Simon Severino helps business owners in SaaS and services discover how to be able to run their company more efficiently which results in sales that soar. He created the Strategy Sprints® Method that doubles revenue in 90 days by getting owners out of the weeds.

Simon is the CEO and founder of Strategy Sprints which is a global team of certified Strategy Sprints® Coaches which has offers a customized strategy to help clients gain market share and work in weekly sprints which results in fast execution.

He is also a Forbes Business Council Member, a contributor to Entrepreneur Magazine, and a member of Duke Corporate Education.

Most passionate about

  • We are helping entrepreneurs navigate these funky times. The two things that they need most are time and cash. We help them improve the volume of their work to get them down to a healthy level of work per day, versus working too much. And we help them improve sales.
  • We are growing like crazy right now. I haired five new coaches to my team and I have onboarded a new head of sales and he will be recruiting salespeople in the next month. We are growing because we have a digital plug-and-play offer to help business owners. Since nobody can fly right now, because of COVID, companies need our help in generating sales.

Simon’s career and story

  • I have been doing strategy consultancy for 17 years now.
  • I've done market entry strategy in New York, management system optimization in Beijing, and everything in between.
  • The first thing that I started doing was having my own little private practice as a coach. Then I went to a big consultancy, where I really learned the craft.
  • I was a junior consultant, senior consultant, then a junior project manager, senior project manager, principal, the whole ladder.
  • I was a young psychotherapist. It was not very impactful and was not the place where I was meant to be. My second try was as a leadership coach and leadership trainer. That was where I found my place.

Best advice for entrepreneurs

  • I would say, make a list of everything that you're doing. Cut the list in half. Then take this list, cut it in half again, and execute.
  • When you cut what you are currently doing, you will automatically ask yourself “What is the most important thing to do?” and “Now what will pop up as the most important thing?” The first thing will be your family, but then comes your customer. What is really helping your customers succeed? This is the most important question for a business owner: which of my activities are really helping my customer succeed? That should be one block of the things that you do every day.
  • The second one is “Which activities are really helping my company grow?” These are joint venture partnerships, working on the forms, the function of your sales and marketing system and the like.

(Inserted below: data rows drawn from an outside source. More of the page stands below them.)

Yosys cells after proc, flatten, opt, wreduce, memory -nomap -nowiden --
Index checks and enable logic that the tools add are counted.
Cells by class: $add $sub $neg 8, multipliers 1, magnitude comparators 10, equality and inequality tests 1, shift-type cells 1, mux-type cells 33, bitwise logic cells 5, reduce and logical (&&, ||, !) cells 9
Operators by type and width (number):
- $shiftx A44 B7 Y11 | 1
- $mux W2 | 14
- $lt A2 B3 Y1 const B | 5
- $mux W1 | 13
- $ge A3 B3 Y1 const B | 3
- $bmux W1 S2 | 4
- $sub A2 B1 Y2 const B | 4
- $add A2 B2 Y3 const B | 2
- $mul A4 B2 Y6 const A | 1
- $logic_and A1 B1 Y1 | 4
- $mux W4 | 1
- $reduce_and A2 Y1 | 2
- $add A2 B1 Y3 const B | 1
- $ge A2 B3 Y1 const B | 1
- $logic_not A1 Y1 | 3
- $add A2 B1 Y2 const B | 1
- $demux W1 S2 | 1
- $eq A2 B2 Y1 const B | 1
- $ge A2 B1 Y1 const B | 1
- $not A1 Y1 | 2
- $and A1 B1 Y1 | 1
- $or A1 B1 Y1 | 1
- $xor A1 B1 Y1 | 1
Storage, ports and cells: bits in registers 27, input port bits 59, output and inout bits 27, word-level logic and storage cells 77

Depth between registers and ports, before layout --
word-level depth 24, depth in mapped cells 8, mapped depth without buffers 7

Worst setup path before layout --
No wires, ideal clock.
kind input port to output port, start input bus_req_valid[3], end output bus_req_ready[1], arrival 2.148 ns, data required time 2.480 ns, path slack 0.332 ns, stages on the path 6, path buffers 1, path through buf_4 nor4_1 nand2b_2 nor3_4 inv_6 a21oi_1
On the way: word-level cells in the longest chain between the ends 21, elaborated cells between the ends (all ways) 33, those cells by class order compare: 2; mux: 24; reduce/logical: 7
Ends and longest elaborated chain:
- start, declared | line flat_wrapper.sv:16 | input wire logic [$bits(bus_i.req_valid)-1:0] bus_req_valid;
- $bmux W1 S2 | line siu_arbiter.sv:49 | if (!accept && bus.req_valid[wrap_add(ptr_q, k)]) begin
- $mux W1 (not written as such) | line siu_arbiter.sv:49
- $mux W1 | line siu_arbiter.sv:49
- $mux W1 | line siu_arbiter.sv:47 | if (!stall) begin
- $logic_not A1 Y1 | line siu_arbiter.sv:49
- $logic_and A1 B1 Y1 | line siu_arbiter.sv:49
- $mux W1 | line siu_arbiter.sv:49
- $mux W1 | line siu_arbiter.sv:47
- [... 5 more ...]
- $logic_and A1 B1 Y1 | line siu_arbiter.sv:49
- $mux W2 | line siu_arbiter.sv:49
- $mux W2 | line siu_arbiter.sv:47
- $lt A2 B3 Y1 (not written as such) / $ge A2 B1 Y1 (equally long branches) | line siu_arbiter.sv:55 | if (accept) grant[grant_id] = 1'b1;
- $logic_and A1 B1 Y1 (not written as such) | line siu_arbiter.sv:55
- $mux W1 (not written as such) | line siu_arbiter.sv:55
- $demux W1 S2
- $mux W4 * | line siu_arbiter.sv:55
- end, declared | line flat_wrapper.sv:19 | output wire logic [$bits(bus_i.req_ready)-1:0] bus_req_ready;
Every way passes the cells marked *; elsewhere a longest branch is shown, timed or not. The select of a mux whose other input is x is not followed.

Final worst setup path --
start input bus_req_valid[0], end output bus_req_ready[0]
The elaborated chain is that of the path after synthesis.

The biggest, most critical failure with customers

  • The biggest failure was in 2013, when I was a strategy advisor of the BMW group.
  • We had a project of around one year to become number one in the world and to stay number one in the world. We started creating the Factbook and analyzing who are the competitors. They picked some competitors and we picked some competitors. One of these competitors was Tesla.
  • The CEO said, “No, we don't need to take them so seriously. It's just a billionaire from America who has no idea about building cars.”
  • At that time, his assumption was “this is not relevant.” Many years later, the I8 and I3 models are now on the streets. The strategy has been born electric in the history of the company.
  • The direction was fine, but my failure was not to validate assumptions.
  • What I learned from this failure and what I'm doing differently now in the strategy sprints method—you still get data every seven days, but whatever our assumption is, we will test it in three days.

Biggest success with customers

  • It's the same thing that I learned there. I then execute it every day. In 2013, I created the strategy sprint method, which really helps you to collect your data and test everything.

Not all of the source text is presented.